A high-profile controversy about a very sick child in England is reminiscent of the Charlie Gard case of last summer, which evoked comment from even Pope Francis.
And even though the case of Alfie Evans is medically different from that of Charlie Gard, there are similar ethical principles, said a leading bioethics organization in the U.K.
“Every human life is worthy of respect, and patients’ lives should not be targeted deliberately, although not every treatment is worth pursuing,” said the Anscombe Bioethics Centre, a national Catholic bioethics center for the UK and Ireland, in a statement. “Doctors should not be forced to continue treatment if they believe it offers little or no benefit relative to the burdens it entails, nor should they be forced to refer for specific treatments that they do not believe to be in the best interests of their patient.”
Alfie Evans is the 20-month-old son of Tom Evans and Kate James, from Bootle, Merseyside, who has a degenerative neurological condition that has not been precisely diagnosed.
Doctors at Alder Hey Children’s Hospital have told the High Court that continuing treatment would be “futile.” Today, according to the note published by BBC, “Alder Hey Children’s Hospital argued that continuing to treat the 21-month-old, who has a mystery illness, was ‘unkind, unfair and inhumane'”.

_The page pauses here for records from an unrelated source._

**src/rtl/uart_pkg.sv**
```systemverilog
// Shared definitions for the memory-mapped UART:
// register offsets, STATUS/CTRL bit positions and engine states.
package uart_pkg;

  localparam logic [1:0] REG_DATA   = 2'd0;
  localparam logic [1:0] REG_STATUS = 2'd1;
  localparam logic [1:0] REG_CTRL   = 2'd2;

  localparam int ST_TX_FULL  = 0;
  localparam int ST_TX_DONE  = 1;
  localparam int ST_RX_AVAIL = 2;
  localparam int ST_RXOVR    = 3;
  localparam int ST_FRAMERR  = 4;
  localparam int ST_TXOVF    = 5;
  localparam int ST_RXCNT    = 8;

  localparam int CTRL_LOOP = 16;
  localparam int CTRL_RXIE = 17;
  localparam int CTRL_TXIE = 18;

  typedef enum logic [1:0] {
    S_IDLE,
    S_START,
    S_DATA,
    S_STOP
  } uart_state_e;

endpackage

```
**src/rtl/uart_fifo.sv**
```systemverilog
// Synchronous FIFO with extra-MSB pointers; a pop on a full
// FIFO frees the slot so a same-cycle push is accepted.
module uart_fifo #(
  parameter int WIDTH = 8,
  parameter int DEPTH = 16
) (
  input  logic                     clk_i,
  input  logic                     rst_i,
  input  logic                     push_i,
  input  logic [WIDTH-1:0]         wdata_i,
  input  logic                     pop_i,
  output logic [WIDTH-1:0]         rdata_o,
  output logic                     full_o,
  output logic                     empty_o,
  output logic [$clog2(DEPTH):0]   count_o
);

  localparam int AW = $clog2(DEPTH);

  logic [AW:0]      wptr_q, rptr_q;
  logic [WIDTH-1:0] mem_q [DEPTH];
  logic             do_push, do_pop;

  assign empty_o = (wptr_q == rptr_q);
  assign full_o  = (wptr_q[AW] != rptr_q[AW]) &&
                   (wptr_q[AW-1:0] == rptr_q[AW-1:0]);
  assign count_o = wptr_q - rptr_q;
  assign rdata_o = mem_q[rptr_q[AW-1:0]];

  assign do_pop  = pop_i & ~empty_o;
  assign do_push = push_i & (~full_o | do_pop);

  always_ff @(posedge clk_i or posedge rst_i) begin
    if (rst_i) begin
      wptr_q <= '0;
      rptr_q <= '0;
    end else begin
      if (do_push) wptr_q <= wptr_q + 1'b1;
      if (do_pop)  rptr_q <= rptr_q + 1'b1;
    end
  end

  always_ff @(posedge clk_i) begin
    if (do_push) mem_q[wptr_q[AW-1:0]] <= wdata_i;
  end

endmodule

```
**src/rtl/uart_mmio.sv**
```systemverilog
// UART peripheral on the IO page: TX/RX FIFOs, runtime divisor,
// loopback, sticky error flags and a level interrupt.
module uart_mmio
  import uart_pkg::*;
#(
  parameter int TX_DEPTH  = 16,
  parameter int RX_DEPTH  = 16,
  parameter int DIV_WIDTH = 16,
  parameter int DIV_RESET = 234
) (
  input  logic        clk_i,
  input  logic        rst_i,
  input  logic        sel_i,
  input  logic [1:0]  word_addr_i,
  input  logic        rstrb_i,
  input  logic [31:0] wdata_i,
  input  logic [3:0]  wmask_i,
  output logic [31:0] rdata_o,
  input  logic        rx_i,
  output logic        tx_o,
  output logic        irq_o
);

  localparam int TAW = $clog2(TX_DEPTH);
  localparam int RAW = $clog2(RX_DEPTH);
  localparam logic [DIV_WIDTH-1:0] ONE = DIV_WIDTH'(1);
  localparam logic [DIV_WIDTH-1:0] TWO = DIV_WIDTH'(2);

  logic [DIV_WIDTH-1:0] div_q, div_d, div_new;
  logic loop_q, loop_d, rxie_q, rxie_d, txie_q, txie_d;
  logic rxovr_q, rxovr_d, ferr_q, ferr_d, txovf_q, txovf_d;
  logic [31:0] rdata_q, rdata_d, st_w, ctrl_w;

  logic rd, wr, tx_push, rx_pop, st_wr, ctrl_wr;
  logic tx_pop, tx_full, tx_empty, tx_done;
  logic rx_push, rx_full, rx_empty, ferr_set;
  logic [7:0] tx_head, rx_head;
  logic [TAW:0] tx_cnt;
  logic [RAW:0] rx_cnt;

  uart_state_e txs_q, txs_d, rxs_q, rxs_d;
  logic [DIV_WIDTH-1:0] tcnt_q, tcnt_d, tdiv_q, tdiv_d;
  logic [DIV_WIDTH-1:0] rcnt_q, rcnt_d, rdiv_q, rdiv_d;
  logic [2:0] tbit_q, tbit_d, rbit_q, rbit_d;
  logic [7:0] tsh_q, tsh_d, rsh_q, rsh_d;
  logic tx_q, tx_d, load;
  logic sync1_q, sync2_q, prev_q, line;
  logic unused_ok;

  assign unused_ok = ^wdata_i[31:19];

  assign rd      = sel_i & rstrb_i;
  assign wr      = sel_i & |wmask_i;
  assign tx_push = wr & wmask_i[0] & (word_addr_i == REG_DATA);
  assign st_wr   = wr & wmask_i[0] & (word_addr_i == REG_STATUS);
  assign ctrl_wr = wr & (word_addr_i == REG_CTRL);
  assign rx_pop  = rd & (word_addr_i == REG_DATA);

  uart_fifo #(.WIDTH(8), .DEPTH(TX_DEPTH)) u_txf (
    .clk_i, .rst_i,
    .push_i(tx_push), .wdata_i(wdata_i[7:0]), .pop_i(tx_pop),
    .rdata_o(tx_head), .full_o(tx_full), .empty_o(tx_empty),
    .count_o(tx_cnt)
  );

  uart_fifo #(.WIDTH(8), .DEPTH(RX_DEPTH)) u_rxf (
    .clk_i, .rst_i,
    .push_i(rx_push), .wdata_i(rsh_q), .pop_i(rx_pop),
    .rdata_o(rx_head), .full_o(rx_full), .empty_o(rx_empty),
    .count_o(rx_cnt)
  );

  assign tx_done = (tx_cnt == '0) & (txs_q == S_IDLE);
  assign line    = loop_q ? tx_q : sync2_q;
  assign tx_o    = tx_q;
  assign rdata_o = rdata_q;
  assign irq_o   = (rxie_q & ~rx_empty) | (txie_q & tx_done) |
                   rxovr_q | ferr_q;

  always_comb begin
    st_w = '0;
    st_w[ST_TX_FULL]  = tx_full;
    st_w[ST_TX_DONE]  = tx_done;
    st_w[ST_RX_AVAIL] = ~rx_empty;
    st_w[ST_RXOVR]    = rxovr_q;
    st_w[ST_FRAMERR]  = ferr_q;
    st_w[ST_TXOVF]    = txovf_q;
    st_w[ST_RXCNT+:8] = 8'(rx_cnt);
    ctrl_w = '0;
    ctrl_w[DIV_WIDTH-1:0] = div_q;
    ctrl_w[CTRL_LOOP] = loop_q;
    ctrl_w[CTRL_RXIE] = rxie_q;
    ctrl_w[CTRL_TXIE] = txie_q;
  end

  // Register file: byte-masked CTRL update, W1C flags, read mux
  always_comb begin
    div_new = div_q;
    for (int i = 0; i < DIV_WIDTH; i++)
      if (wmask_i[i/8]) div_new[i] = wdata_i[i];
    div_d  = div_q;
    loop_d = loop_q;
    rxie_d = rxie_q;
    txie_d = txie_q;
    if (ctrl_wr) begin
      div_d  = (div_new < TWO) ? TWO : div_new;
      loop_d = wmask_i[2] ? wdata_i[CTRL_LOOP] : loop_q;
      rxie_d = wmask_i[2] ? wdata_i[CTRL_RXIE] : rxie_q;
      txie_d = wmask_i[2] ? wdata_i[CTRL_TXIE] : txie_q;
    end
    rxovr_d = (rxovr_q & ~(st_wr & wdata_i[ST_RXOVR])) |
              (rx_push & rx_full & ~rx_pop);
    ferr_d  = (ferr_q & ~(st_wr & wdata_i[ST_FRAMERR])) | ferr_set;
    txovf_d = (txovf_q & ~(st_wr & wdata_i[ST_TXOVF])) |
              (tx_push & tx_full & ~tx_pop);
    rdata_d = rdata_q;
    if (rd) begin
      unique case (word_addr_i)
        REG_DATA:   rdata_d = rx_empty ? '0 : {24'b0, rx_head};
        REG_STATUS: rdata_d = st_w;
        REG_CTRL:   rdata_d = ctrl_w;
        default:    rdata_d = '0;
      endcase
    end
  end

  always_comb begin
    txs_d  = txs_q;
    tcnt_d = tcnt_q - ONE;
    tdiv_d = tdiv_q;
    tbit_d = tbit_q;
    tsh_d  = tsh_q;
    tx_d   = tx_q;
    tx_pop = 1'b0;
    load   = 1'b0;
    unique case (txs_q)
      S_IDLE: load = ~tx_empty;
      S_START:
        if (tcnt_q == '0) begin
          tx_d   = tsh_q[0];
          tsh_d  = tsh_q >> 1;
          tbit_d = 3'd0;
          tcnt_d = tdiv_q - ONE;
          txs_d  = S_DATA;
        end
      S_DATA:
        if (tcnt_q == '0) begin
          tcnt_d = tdiv_q - ONE;
          if (tbit_q == 3'd7) begin
            tx_d  = 1'b1;
            txs_d = S_STOP;
          end else begin
            tx_d   = tsh_q[0];
            tsh_d  = tsh_q >> 1;
            tbit_d = tbit_q + 3'd1;
          end
        end
      S_STOP:
        if (tcnt_q == '0) begin
          if (tx_empty) txs_d = S_IDLE;
          else          load  = 1'b1;
        end
    endcase
    // Divisor is latched per frame so CTRL writes hit the next one
    if (load) begin
      tx_pop = 1'b1;
      tsh_d  = tx_head;
      tdiv_d = div_q;
      tcnt_d = div_q - ONE;
      tx_d   = 1'b0;
      txs_d  = S_START;
    end
  end

  always_comb begin
    rxs_d    = rxs_q;
    rcnt_d   = rcnt_q - ONE;
    rdiv_d   = rdiv_q;
    rbit_d   = rbit_q;
    rsh_d    = rsh_q;
    rx_push  = 1'b0;
    ferr_set = 1'b0;
    unique case (rxs_q)
      S_IDLE:
        if (prev_q & ~line) begin
          rdiv_d = div_q;
          rcnt_d = (div_q >> 1) - ONE;
          rxs_d  = S_START;
        end
      S_START:
        if (rcnt_q == '0) begin
          rcnt_d = rdiv_q - ONE;
          rbit_d = 3'd0;
          rxs_d  = line ? S_IDLE : S_DATA;
        end
      S_DATA:
        if (rcnt_q == '0) begin
          rsh_d  = {line, rsh_q[7:1]};
          rcnt_d = rdiv_q - ONE;
          rbit_d = rbit_q + 3'd1;
          if (rbit_q == 3'd7) rxs_d = S_STOP;
        end
      S_STOP:
        if (rcnt_q == '0) begin
          rx_push  = line;
          ferr_set = ~line;
          rxs_d    = S_IDLE;
        end
    endcase
  end

  always_ff @(posedge clk_i or posedge rst_i) begin
    if (rst_i) begin
      div_q   <= DIV_WIDTH'(DIV_RESET);
      loop_q  <= 1'b0;
      rxie_q  <= 1'b0;
      txie_q  <= 1'b0;
      rxovr_q <= 1'b0;
      ferr_q  <= 1'b0;
      txovf_q <= 1'b0;
      rdata_q <= '0;
      txs_q   <= S_IDLE;
      tcnt_q  <= '0;
      tdiv_q  <= '0;
      tbit_q  <= '0;
      tsh_q   <= '0;
      tx_q    <= 1'b1;
      rxs_q   <= S_IDLE;
      rcnt_q  <= '0;
      rdiv_q  <= '0;
      rbit_q  <= '0;
      rsh_q   <= '0;
      sync1_q <= 1'b1;
      sync2_q <= 1'b1;
      prev_q  <= 1'b1;
    end else begin
      div_q   <= div_d;
      loop_q  <= loop_d;
      rxie_q  <= rxie_d;
      txie_q  <= txie_d;
      rxovr_q <= rxovr_d;
      ferr_q  <= ferr_d;
      txovf_q <= txovf_d;
      rdata_q <= rdata_d;
      txs_q   <= txs_d;
      tcnt_q  <= tcnt_d;
      tdiv_q  <= tdiv_d;
      tbit_q  <= tbit_d;
      tsh_q   <= tsh_d;
      tx_q    <= tx_d;
      rxs_q   <= rxs_d;
      rcnt_q  <= rcnt_d;
      rdiv_q  <= rdiv_d;
      rbit_q  <= rbit_d;
      rsh_q   <= rsh_d;
      sync1_q <= rx_i;
      sync2_q <= sync1_q;
      prev_q  <= line;
    end
  end

endmodule
```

His parents, Tom Evans and Kate James had hoped to prolong Alfie’s life with treatment at a hospital in Rome.
A court already heard, earlier this month, that MRI scans show further decline of the toddler’s brain.
A doctor treating Alfie said the boy was “unaware and in a deep coma,” according to the BBC.
But the boy’s father insists he is aware and showing improvement and wants him to be allowed to travel to a specialist hospital in Rome.
Michael Mylonas, the lawyer representing the hospital, said last week that, at the request of the parents, three medical experts from the Vatican-linked Bambino Gesu Pediatric Hospital in Rome had visited Alfie and had reached the same conclusions in terms of the “complete futility” of trying to find a cure or alleviating his seizures, the BBC reported:
The Italian experts had suggested operations to help Alfie breathe and feed and keep him alive for an “undefined period.” But Dr Martin Samuels, an expert in the ventilation of children, believed such operations were “inappropriate.”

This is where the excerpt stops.